SRE teams need a unified team vision statement that clarifies their contribution to the company's vision, which should cover:

  • Values define response to other teams, commitment to personal and organisational goals, the way the team spends its time and the way it operates.
  • Purpose grants satisfaction, encourages connections between team members and reduces conflict.
  • The team's mission aligns its organisational contribution with the organisation's values. It should consider externally identified threats and opportunities and internal capacity and capabilities.
  • Strategy defines the required change to implement the mission in line with purpose, making effective use of the organisation's available capabilities to address threats and opportunities.
  • Goals define the end goal, and should be highly ambitious. Using OKRs encourages engineers to try new things, prioritise research and development activities and learn new things.

Communication in Production Meetings

SREs must constantly engage with product development teams in order to progress their products. This requires that their work be highly visible and subject to review.

This might be enabled by way of weekly service-oriented meetings. This will be chaired by a designated leader from the SRE team, take place over a period of 30-60 minutes and be considered compulsory for all members of the team, including key product stakeholders and partner development teams. The agenda should be sent around in advance, and should cover:

  1. Upcoming production changes, ensuring awareness such that adequate cover can be arranged.
  2. Reviewing metrics (SLOs), even if no major events occurred, to give a general feeling for the system's performance.
  3. Outages should review prior incidents or postmortems for lessons learned.
  4. Paging events is an opportunity to review the list of pages and review who received them, whether it paged appropriately, and whether the page required immediate action; if not, it's a candidate for removal.
  5. Non-paging events a. Issues that should have paged, but didn't; we need to fix the monitoring. b. An issue that can't page, but needs attention; to direct prioritisation of instrumentation, mitigation and fixes.
  6. A review of previous action items, to be tracked as with other project work.

Collaboration

When discussing collaboration we must be mindful of the distributed nature of operations teams and the challenges of cross-team, cross-site or virtual team collaboration.

SREs bring value to an organisation through technical mastery over domains, and naturally seek means of gaining it in the context of a service. This usually leads to specialisation, increasing the odds of attaining mastery at the expense of siloisation and ignorance of the broader picture.

Studies show that diversity in team makeup increases coverage of cognitive biases and improves communication.

Team composition

SRE teams must fill the following roles, and may do so either through dynamic negotiation/adoption of the roles as required or through static assignment of roles to individuals:

  • The Tech Lead provides the team's technical direction using practices such as code review, quarterly direction presentations and building consensus.
  • Managers have two additional responsibilities: performance management and serving as a general catchall for anything not already handled by someone else.
  • Project Managers manage project delivery.

Whilst static allocation may result in quicker decision making, it comes at the expense of generally more rounded individuals.

Internally

Singleton engineering projects usually fail, particularly when carried out by individuals who aren't particularly gifted or when solving non-trivial problems.

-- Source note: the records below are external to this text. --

<file path="src/common/fetch_pkg.sv">
package fetch_pkg;

    // address and instruction width
    localparam int xlen = 32;

    // one cache line holds eight instructions
    localparam int line_bits      = 256;
    localparam int words_per_line = line_bits / xlen;
    localparam int offset_bits    = 5;

    // burst memory moves 64 bits per beat
    localparam int beat_bits      = 64;
    localparam int beats_per_line = line_bits / beat_bits;
    localparam int beat_idx_bits  = $clog2(beats_per_line);

    localparam int order_bits = 64;

    // instruction queue
    localparam int queue_depth    = 32;
    localparam int queue_ptr_bits = $clog2(queue_depth);
    localparam int queue_cnt_bits = queue_ptr_bits + 1;

    localparam logic [xlen-1:0] reset_pc = 32'haaaaa000;

    // one queued instruction, order in the top bits
    typedef struct packed {
        logic [order_bits-1:0] order;
        logic [xlen-1:0]       pc;
        logic [xlen-1:0]       inst;
    } fetch_entry_t;

endpackage : fetch_pkg

</file>
<file path="src/verilog/fetch_ctrl.sv">
`timescale 1ns/1ps

module fetch_ctrl (
    input  logic                        clk,
    input  logic                        rst,

    input  logic                        redirect_i,
    input  logic [fetch_pkg::xlen-1:0]  redirect_pc_i,

    input  logic                        hit_i,
    input  logic [fetch_pkg::xlen-1:0]  word_i,
    input  logic                        refill_done_i,
    input  logic                        queue_full_i,

    output logic [fetch_pkg::xlen-1:0]  pc_o,
    output logic                        refill_req_o,
    output logic [fetch_pkg::xlen-1:0]  refill_addr_o,
    output logic                        enq_o,
    output fetch_pkg::fetch_entry_t     enq_entry_o
);

    logic [fetch_pkg::xlen-1:0]        pc_q;
    logic [fetch_pkg::order_bits-1:0]  order_q;
    logic                              pending_q;
    logic                              refill_req_q;
    logic [fetch_pkg::xlen-1:0]        refill_addr_q;
    logic                              miss_req;

    // a redirect cycle neither fetches nor requests
    assign miss_req = !hit_i && !pending_q && !redirect_i;
    assign enq_o    = hit_i && !queue_full_i && !redirect_i;

    assign enq_entry_o = '{
        order: order_q,
        pc:    pc_q,
        inst:  word_i
    };

    assign pc_o          = pc_q;
    assign refill_req_o  = refill_req_q;
    assign refill_addr_o = refill_addr_q;

    always_ff @(posedge clk) begin
        if (rst) begin
            pc_q         <= fetch_pkg::reset_pc;
            order_q      <= '0;
            pending_q    <= 1'b0;
            refill_req_q <= 1'b0;
        end else begin
            refill_req_q <= miss_req;

            // in-flight refill still finishes after a redirect
            if (miss_req) begin
                pending_q <= 1'b1;
            end else if (refill_done_i) begin
                pending_q <= 1'b0;
            end

            if (redirect_i) begin
                pc_q <= redirect_pc_i;
            end else if (enq_o) begin
                pc_q    <= pc_q + 32'd4;
                order_q <= order_q + 1'b1;
            end
        end
    end

    // line-aligned request address
    always_ff @(posedge clk) begin
        if (miss_req) begin
            refill_addr_q <= {pc_q[fetch_pkg::xlen-1:fetch_pkg::offset_bits],
                              {fetch_pkg::offset_bits{1'b0}}};
        end
    end

    a_redirect_aligned: assert property (@(posedge clk) disable iff (rst)
        redirect_i |-> redirect_pc_i[1:0] == 2'b00);

endmodule : fetch_ctrl

</file>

Assume you need multiple people.

Externally

In SRE, good work requires excellent communication skills outside of team boundaries. Great written communication should be supplemented by face to face meetings, including travel to remote teams.

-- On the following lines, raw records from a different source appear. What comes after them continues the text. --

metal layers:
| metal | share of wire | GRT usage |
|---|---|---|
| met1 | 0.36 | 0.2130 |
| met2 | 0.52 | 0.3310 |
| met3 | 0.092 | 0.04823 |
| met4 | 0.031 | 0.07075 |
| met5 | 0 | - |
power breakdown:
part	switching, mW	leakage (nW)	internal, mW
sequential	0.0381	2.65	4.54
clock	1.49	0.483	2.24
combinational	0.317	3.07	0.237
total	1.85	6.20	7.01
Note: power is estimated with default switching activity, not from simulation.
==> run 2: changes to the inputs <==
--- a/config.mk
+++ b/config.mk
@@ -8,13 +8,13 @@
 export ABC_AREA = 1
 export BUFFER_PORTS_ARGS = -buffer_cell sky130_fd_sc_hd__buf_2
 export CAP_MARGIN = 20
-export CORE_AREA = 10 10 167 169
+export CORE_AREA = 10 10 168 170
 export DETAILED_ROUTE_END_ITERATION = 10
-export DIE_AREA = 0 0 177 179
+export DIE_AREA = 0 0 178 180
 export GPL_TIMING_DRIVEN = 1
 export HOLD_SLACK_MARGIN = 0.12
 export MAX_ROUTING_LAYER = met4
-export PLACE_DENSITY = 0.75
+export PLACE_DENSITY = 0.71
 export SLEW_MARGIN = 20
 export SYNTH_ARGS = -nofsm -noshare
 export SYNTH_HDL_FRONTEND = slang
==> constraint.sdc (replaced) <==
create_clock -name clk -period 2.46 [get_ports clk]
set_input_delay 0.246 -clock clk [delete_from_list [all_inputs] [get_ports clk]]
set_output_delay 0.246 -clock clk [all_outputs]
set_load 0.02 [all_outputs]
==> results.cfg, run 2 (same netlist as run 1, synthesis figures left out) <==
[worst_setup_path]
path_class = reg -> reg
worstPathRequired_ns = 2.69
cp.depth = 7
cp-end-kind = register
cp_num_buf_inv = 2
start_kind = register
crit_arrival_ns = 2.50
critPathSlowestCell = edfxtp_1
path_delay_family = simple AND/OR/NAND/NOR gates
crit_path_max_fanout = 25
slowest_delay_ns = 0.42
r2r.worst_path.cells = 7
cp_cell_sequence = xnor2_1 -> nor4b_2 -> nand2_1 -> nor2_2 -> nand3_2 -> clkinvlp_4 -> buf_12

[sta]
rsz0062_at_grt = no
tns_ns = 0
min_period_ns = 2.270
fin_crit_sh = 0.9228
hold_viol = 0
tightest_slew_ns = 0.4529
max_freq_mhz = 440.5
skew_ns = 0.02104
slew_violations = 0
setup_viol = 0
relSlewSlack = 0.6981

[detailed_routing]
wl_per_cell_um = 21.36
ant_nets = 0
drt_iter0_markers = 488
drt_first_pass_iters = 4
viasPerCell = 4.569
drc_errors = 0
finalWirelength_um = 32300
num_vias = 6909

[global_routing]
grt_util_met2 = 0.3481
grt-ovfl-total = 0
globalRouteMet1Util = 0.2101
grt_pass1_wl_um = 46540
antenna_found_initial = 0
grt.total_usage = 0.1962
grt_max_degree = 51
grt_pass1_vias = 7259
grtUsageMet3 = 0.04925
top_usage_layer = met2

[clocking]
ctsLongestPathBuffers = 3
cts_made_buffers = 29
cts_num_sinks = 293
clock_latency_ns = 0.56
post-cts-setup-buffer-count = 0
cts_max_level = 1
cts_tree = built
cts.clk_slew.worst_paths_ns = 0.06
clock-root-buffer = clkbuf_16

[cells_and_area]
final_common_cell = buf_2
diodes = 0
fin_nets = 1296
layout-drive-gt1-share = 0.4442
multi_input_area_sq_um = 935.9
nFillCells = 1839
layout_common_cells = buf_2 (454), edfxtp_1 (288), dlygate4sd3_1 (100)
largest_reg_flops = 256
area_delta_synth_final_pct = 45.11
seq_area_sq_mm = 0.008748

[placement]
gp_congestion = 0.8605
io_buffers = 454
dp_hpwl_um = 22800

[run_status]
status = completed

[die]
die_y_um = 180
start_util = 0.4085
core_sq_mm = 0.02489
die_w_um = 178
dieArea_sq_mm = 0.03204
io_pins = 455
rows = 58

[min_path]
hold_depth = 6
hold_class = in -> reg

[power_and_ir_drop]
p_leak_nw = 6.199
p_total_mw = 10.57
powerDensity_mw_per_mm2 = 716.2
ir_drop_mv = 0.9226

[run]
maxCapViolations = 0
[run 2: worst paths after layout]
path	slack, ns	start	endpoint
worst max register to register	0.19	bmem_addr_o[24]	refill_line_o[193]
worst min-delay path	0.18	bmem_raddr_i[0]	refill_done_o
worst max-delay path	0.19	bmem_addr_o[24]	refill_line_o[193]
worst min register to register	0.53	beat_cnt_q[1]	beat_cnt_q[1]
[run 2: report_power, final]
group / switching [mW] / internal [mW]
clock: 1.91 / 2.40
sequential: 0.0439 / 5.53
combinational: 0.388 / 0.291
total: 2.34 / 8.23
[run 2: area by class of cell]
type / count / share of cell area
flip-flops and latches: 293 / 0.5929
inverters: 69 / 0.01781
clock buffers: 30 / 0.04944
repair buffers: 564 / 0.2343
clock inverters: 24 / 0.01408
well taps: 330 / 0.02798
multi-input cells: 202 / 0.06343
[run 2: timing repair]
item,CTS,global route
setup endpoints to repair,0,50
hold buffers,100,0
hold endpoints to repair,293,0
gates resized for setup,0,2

Evolving the engagement model used for SRE-developer interaction to include SREs earlier in the design where it's appropriate for a given service will lead to efficiency savings on later rework to retrofit services for stable production operation.

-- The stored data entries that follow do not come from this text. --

===== src/rtl/periph_params.svh =====
/*
 * Peripheral block parameters
 * Bus widths, slot numbers and register offsets shared by the
 * address decoder, the GPIO block and the PWM byte peripheral.
 */
`ifndef PERIPH_PARAMS_SVH
`define PERIPH_PARAMS_SVH

`define PERI_ADDR_W      11
`define PERI_DATA_W      32
`define PERI_NUM_PINS    8
`define PERI_SIMPLE_BIT  10      // High half of the map holds the byte slots

`define PERI_SLOT_GPIO   4'd1
`define PERI_SLOT_UART   4'd2    // Unpopulated, still the reset source for pins 0/1
`define PERI_SLOT_PWM    4'd5

`define GPIO_OUT_OFS     6'h00
`define GPIO_IN_OFS      6'h04
`define GPIO_AUDIO_OFS   6'h10
`define GPIO_FUNC_OFS    6'h20   // One word per pin from here

`define PWM_DUTY_OFS     4'h0

`endif

===== src/rtl/periph_pkg.sv =====
/*
 * Peripheral block types
 * Core access-size code, the packed bus request, the decoded
 * target and the per-pin output source.
 */
`default_nettype none

`include "periph_params.svh"

package periph_pkg;

    // Core size code, 11 means idle
    typedef enum logic [1:0] {
        SIZE_BYTE = 2'b00,
        SIZE_HALF = 2'b01,
        SIZE_WORD = 2'b10,
        SIZE_NONE = 2'b11
    } access_size_e;

    // One request from the core, as seen by every stage
    typedef struct packed {
        logic [`PERI_ADDR_W-1:0] addr;
        logic [`PERI_DATA_W-1:0] wdata;
        logic                    wr;    // Write active
        logic                    rd;    // Read active
    } periph_bus_t;

    typedef struct packed {
        logic       simple;   // Byte slot when set
        logic [3:0] slot;
        logic [5:0] offset;
    } periph_sel_t;

    // Pin source, same layout as the function-select register
    typedef struct packed {
        logic       simple;
        logic [3:0] slot;
    } pin_func_t;

endpackage

`default_nettype wire


===== src/rtl/periph_top.sv =====
/*
 * Peripheral block top level
 * Packs the core's address, data and strobes into the bus struct,
 * then wires decoder, GPIO, PWM, pin mux and read return together.
 */
`default_nettype none
`timescale 1ns/1ns

`include "periph_params.svh"

module periph_top import periph_pkg::*; (
    input  wire                     clk,
    input  wire                     rst_n,
    input  wire [7:0]               i_ui_in,
    output logic [7:0]              o_uo_out,
    output logic                    o_audio,
    output logic                    o_audio_select,
    input  wire [`PERI_ADDR_W-1:0]  i_addr,
    input  wire [`PERI_DATA_W-1:0]  i_data,
    input  wire [1:0]               i_data_write_n,
    input  wire [1:0]               i_data_read_n,
    output logic [`PERI_DATA_W-1:0] o_data,
    output logic                    o_data_ready,
    input  wire                     i_data_read_complete
);

    access_size_e wr_size;
    access_size_e rd_size;
    periph_bus_t  bus;

    logic                    gpio_wr, pwm_wr;
    logic [5:0]              offset;
    logic [`PERI_DATA_W-1:0] gpio_rdata, rdata;
    logic [7:0]              pwm_rdata, gpio_out, pwm_out;
    pin_func_t [`PERI_NUM_PINS-1:0] pin_func;

    assign wr_size = access_size_e'(i_data_write_n);
    assign rd_size = access_size_e'(i_data_read_n);
    // Size is only used as active or idle
    assign bus = '{addr: i_addr, wdata: i_data,
                   wr: (wr_size != SIZE_NONE), rd: (rd_size != SIZE_NONE)};

    periph_decode u_decode (
        .i_bus(bus), .i_gpio_rdata(gpio_rdata), .i_pwm_rdata(pwm_rdata),
        .o_gpio_wr(gpio_wr), .o_pwm_wr(pwm_wr), .o_offset(offset), .o_rdata(rdata)
    );

    gpio_ctrl u_gpio (
        .clk(clk), .rst_n(rst_n), .i_wr(gpio_wr), .i_offset(offset),
        .i_wdata(bus.wdata[7:0]), .i_ui_in(i_ui_in), .o_rdata(gpio_rdata),
        .o_gpio_out(gpio_out), .o_pin_func(pin_func), .o_audio_select(o_audio_select)
    );

    pwm_byte_periph u_pwm (
        .clk(clk), .rst_n(rst_n), .i_wr(pwm_wr), .i_offset(offset[3:0]),
        .i_wdata(bus.wdata[7:0]), .o_rdata(pwm_rdata), .o_pwm(pwm_out)
    );

    pin_out_mux u_pin_mux (
        .i_pin_func(pin_func), .i_gpio_out(gpio_out), .i_pwm_out(pwm_out),
        .o_uo_out(o_uo_out)
    );

    read_return u_read_return (
        .clk(clk), .rst_n(rst_n), .i_bus(bus), .i_rdata(rdata),
        .i_read_complete(i_data_read_complete), .o_data(o_data),
        .o_data_ready(o_data_ready)
    );

    assign o_audio = pwm_out[7];   // PWM level on the audio pin

endmodule

`default_nettype wire


===== src/rtl/read_return.sv =====
/*
 * Read return register
 * Captures the addressed read data on the first read cycle and holds
 * it until the core signals completion. Ready follows read one cycle
 * later and is immediate for writes.
 */
`default_nettype none
`timescale 1ns/1ns

`include "periph_params.svh"

module read_return import periph_pkg::*; (
    input  wire                     clk,
    input  wire                     rst_n,
    input  periph_bus_t             i_bus,
    input  wire [`PERI_DATA_W-1:0]  i_rdata,
    input  wire                     i_read_complete,
    output logic [`PERI_DATA_W-1:0] o_data,
    output logic                    o_data_ready
);

    logic [`PERI_DATA_W-1:0] data_q;
    logic                    hold_q;
    logic                    ready_q;

    always_ff @(posedge clk) begin
        if (!rst_n) begin
            hold_q  <= 1'b0;
            ready_q <= 1'b0;
        end else begin
            if (i_read_complete) hold_q <= 1'b0;
            if (i_bus.rd && !hold_q) hold_q <= 1'b1;
            ready_q <= i_bus.rd;
        end
    end

    // First read cycle only, later cycles leave the value alone
    always_ff @(posedge clk) begin
        if (i_bus.rd && !hold_q) data_q <= i_rdata;
    end

    assign o_data       = data_q;
    assign o_data_ready = ready_q || i_bus.wr;

    // Completion only ever follows a captured read
    a_complete_after_read: assert property (@(posedge clk) disable iff (!rst_n)
        i_read_complete |-> hold_q)
        else $error("read_return: read-complete without a held read");

endmodule

`default_nettype wire


===== src/rtl/pin_out_mux.sv =====
/*
 * Output pin multiplexer
 * Each pin takes its own bit from the slot named by its function
 * select. Only GPIO and the PWM slot drive anything.
 */
`default_nettype none
`timescale 1ns/1ns

`include "periph_params.svh"

module pin_out_mux import periph_pkg::*; (
    input  pin_func_t [`PERI_NUM_PINS-1:0] i_pin_func,
    input  wire  [7:0]                     i_gpio_out,
    input  wire  [7:0]                     i_pwm_out,
    output logic [7:0]                     o_uo_out
);

    always_comb begin
        for (int i = 0; i < `PERI_NUM_PINS; i++) begin
            o_uo_out[i] = 1'b0;   // Empty slots drive low
            if (i_pin_func[i].simple) begin
                if (i_pin_func[i].slot == `PERI_SLOT_PWM)
                    o_uo_out[i] = i_pwm_out[i];
            end else if (i_pin_func[i].slot == `PERI_SLOT_GPIO) begin
                o_uo_out[i] = i_gpio_out[i];
            end
        end
    end

endmodule

`default_nettype wire


===== src/rtl/pwm_byte_periph.sv =====
/*
 * 8-bit PWM byte peripheral (byte slot 5)
 * Free-running counter compared against a duty register, so each
 * 256-cycle period holds exactly duty high cycles. All output bits
 * carry the same level.
 */
`default_nettype none
`timescale 1ns/1ns

`include "periph_params.svh"

module pwm_byte_periph (
    input  wire        clk,
    input  wire        rst_n,
    input  wire        i_wr,
    input  wire  [3:0] i_offset,
    input  wire  [7:0] i_wdata,
    output logic [7:0] o_rdata,
    output logic [7:0] o_pwm
);

    logic [7:0] cnt_q;
    logic [7:0] duty_q;

    always_ff @(posedge clk) begin
        if (!rst_n) begin
            cnt_q  <= '0;
            duty_q <= '0;
        end else begin
            cnt_q <= cnt_q + 8'd1;   // Wraps every 256 cycles
            if (i_wr && i_offset == `PWM_DUTY_OFS) begin
                duty_q <= i_wdata;
            end
        end
    end

    // Duty 0 never high, no full-on setting
    assign o_pwm = {8{cnt_q < duty_q}};

    always_comb begin
        if (i_offset == `PWM_DUTY_OFS)
            o_rdata = duty_q;
        else
            o_rdata = '0;
    end

endmodule

`default_nettype wire


===== src/rtl/gpio_ctrl.sv =====
/*
 * GPIO register block (full slot 1)
 * Output byte, input readback, eight per-pin function selects and
 * the audio-select register. Writes land on the clock edge, reads
 * are combinational on the offset.
 */
`default_nettype none
`timescale 1ns/1ns

`include "periph_params.svh"

module gpio_ctrl import periph_pkg::*; (
    input  wire                         clk,
    input  wire                         rst_n,
    input  wire                         i_wr,
    input  wire  [5:0]                  i_offset,
    input  wire  [7:0]                  i_wdata,
    input  wire  [7:0]                  i_ui_in,
    output logic [`PERI_DATA_W-1:0]     o_rdata,
    output logic [7:0]                  o_gpio_out,
    output pin_func_t [`PERI_NUM_PINS-1:0] o_pin_func,
    output logic                        o_audio_select
);

    logic [7:0]                      out_q;
    logic [2:0]                      audio_q;
    pin_func_t [`PERI_NUM_PINS-1:0]  func_q;

    logic       func_hit;
    logic [2:0] func_idx;

    // Function selects sit at 0x20 + 4*pin
    assign func_hit = (i_offset & 6'h23) == `GPIO_FUNC_OFS;
    assign func_idx = i_offset[4:2];

    always_ff @(posedge clk) begin
        if (!rst_n) begin
            out_q   <= '0;
            audio_q <= '0;
            for (int i = 0; i < `PERI_NUM_PINS; i++) begin
                func_q[i].simple <= 1'b0;
                func_q[i].slot   <= (i < 2) ? `PERI_SLOT_UART : `PERI_SLOT_GPIO;
            end
        end else if (i_wr) begin
            if (i_offset == `GPIO_OUT_OFS)   out_q   <= i_wdata;
            if (i_offset == `GPIO_AUDIO_OFS) audio_q <= i_wdata[2:0];
            if (func_hit) func_q[func_idx] <= pin_func_t'(i_wdata[4:0]);
        end
    end

    always_comb begin
        if (i_offset == `GPIO_OUT_OFS)
            o_rdata = {24'h0, out_q};
        else if (i_offset == `GPIO_IN_OFS)
            o_rdata = {24'h0, i_ui_in};      // Live pins, not latched
        else if (i_offset == `GPIO_AUDIO_OFS)
            o_rdata = {29'h0, audio_q};
        else if (func_hit)
            o_rdata = {27'h0, func_q[func_idx]};
        else
            o_rdata = '0;
    end

    assign o_gpio_out     = out_q;
    assign o_pin_func     = func_q;
    assign o_audio_select = audio_q[2];

    // Pin routing only moves under a bus write
    a_func_wr_only: assert property (@(posedge clk) disable iff (!rst_n)
        $changed(func_q) |-> $past(i_wr))
        else $error("gpio: function select changed without a write");

endmodule

`default_nettype wire


===== src/rtl/periph_decode.sv =====
/*
 * Peripheral address decoder
 * Splits the address into full or byte slot, slot number and offset,
 * raises the write strobe of the populated target and returns its
 * read data. Empty slots read as zero.
 */
`default_nettype none
`timescale 1ns/1ns

`include "periph_params.svh"

module periph_decode import periph_pkg::*; (
    input  periph_bus_t             i_bus,
    input  wire [`PERI_DATA_W-1:0]  i_gpio_rdata,
    input  wire [7:0]               i_pwm_rdata,
    output logic                    o_gpio_wr,
    output logic                    o_pwm_wr,
    output logic [5:0]              o_offset,
    output logic [`PERI_DATA_W-1:0] o_rdata
);

    periph_sel_t sel;

    always_comb begin
        sel.simple = i_bus.addr[`PERI_SIMPLE_BIT];
        if (sel.simple) begin
            sel.slot   = i_bus.addr[7:4];           // 16-byte slots
            sel.offset = {2'b00, i_bus.addr[3:0]};
        end else begin
            sel.slot   = i_bus.addr[9:6];           // 64-byte slots
            sel.offset = i_bus.addr[5:0];
        end
    end

    assign o_gpio_wr = i_bus.wr && !sel.simple && (sel.slot == `PERI_SLOT_GPIO);
    assign o_pwm_wr  = i_bus.wr && sel.simple && (sel.slot == `PERI_SLOT_PWM);
    assign o_offset  = sel.offset;

    // Read data of the addressed slot, byte slots zero-extended
    always_comb begin
        o_rdata = '0;
        if (sel.simple) begin
            if (sel.slot == `PERI_SLOT_PWM) o_rdata = {24'h0, i_pwm_rdata};
        end else if (sel.slot == `PERI_SLOT_GPIO) begin
            o_rdata = i_gpio_rdata;
        end
    end

endmodule

`default_nettype wire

Using OKRs can align roadmaps to ensure both teams sufficiently value reliability.

Knowledge sharing

SREs are skilled in and perform more than one job function and switch between them as required, so cultivating knowledge sharing between team members is important to ensure all team members are sufficiently flexible. This has numerous benefits to both the individual and the organisation: reducing costs due to scheduling inefficiencies,, improving morale, reducing turnover and boosting productivity.

Cost-effective means of fostering a culture of knowledge sharing include:

  • Employee to employee networks where training opportunities take place through self-organising teams who prepare materials and engage in one-on-one discussions where necessary.
  • Job shadowing and pairing exposes engineers to different knowledge and experience, possible across functions, offering a psychologically safe environment to raise questions. Shadowing is ideal for creating gradual change, allowing engineers to identify the nuances of particular roles, and will scale.